Stored items:

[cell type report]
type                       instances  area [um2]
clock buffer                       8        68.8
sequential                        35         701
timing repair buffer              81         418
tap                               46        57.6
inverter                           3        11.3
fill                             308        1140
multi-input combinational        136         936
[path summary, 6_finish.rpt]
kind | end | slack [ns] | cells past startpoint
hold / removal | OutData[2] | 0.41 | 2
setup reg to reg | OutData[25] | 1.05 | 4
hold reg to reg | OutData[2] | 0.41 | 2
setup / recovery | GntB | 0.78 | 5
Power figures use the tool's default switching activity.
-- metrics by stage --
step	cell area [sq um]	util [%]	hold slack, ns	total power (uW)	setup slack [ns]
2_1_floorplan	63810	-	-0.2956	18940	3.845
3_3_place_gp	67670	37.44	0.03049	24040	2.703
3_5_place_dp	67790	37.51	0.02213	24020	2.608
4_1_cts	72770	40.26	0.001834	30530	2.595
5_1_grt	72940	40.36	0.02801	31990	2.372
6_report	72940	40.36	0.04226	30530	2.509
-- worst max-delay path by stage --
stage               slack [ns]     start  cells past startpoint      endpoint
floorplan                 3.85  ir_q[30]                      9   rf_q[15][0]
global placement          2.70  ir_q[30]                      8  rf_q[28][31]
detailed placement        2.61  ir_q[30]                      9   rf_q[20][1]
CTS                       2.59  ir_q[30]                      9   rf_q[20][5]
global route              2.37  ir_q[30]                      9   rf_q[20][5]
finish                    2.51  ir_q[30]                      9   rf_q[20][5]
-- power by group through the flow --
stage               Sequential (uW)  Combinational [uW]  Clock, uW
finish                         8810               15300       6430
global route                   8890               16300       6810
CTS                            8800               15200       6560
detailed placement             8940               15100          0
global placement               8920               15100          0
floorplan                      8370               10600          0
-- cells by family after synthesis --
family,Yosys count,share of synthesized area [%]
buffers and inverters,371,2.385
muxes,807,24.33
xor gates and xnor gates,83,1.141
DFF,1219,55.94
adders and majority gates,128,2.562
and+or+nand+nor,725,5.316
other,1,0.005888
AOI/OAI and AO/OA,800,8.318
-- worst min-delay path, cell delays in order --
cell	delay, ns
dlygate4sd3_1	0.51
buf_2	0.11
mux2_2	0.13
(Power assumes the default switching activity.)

What you are asked to do:
Give back the entries above exactly as they are, from their first line through the line that contains "kind | end |", both included, with nothing else.

Response for this exercise:
[cell type report]
type                       instances  area [um2]
clock buffer                       8        68.8
sequential                        35         701
timing repair buffer              81         418
tap                               46        57.6
inverter                           3        11.3
fill                             308        1140
multi-input combinational        136         936
[path summary, 6_finish.rpt]
kind | end | slack [ns] | cells past startpoint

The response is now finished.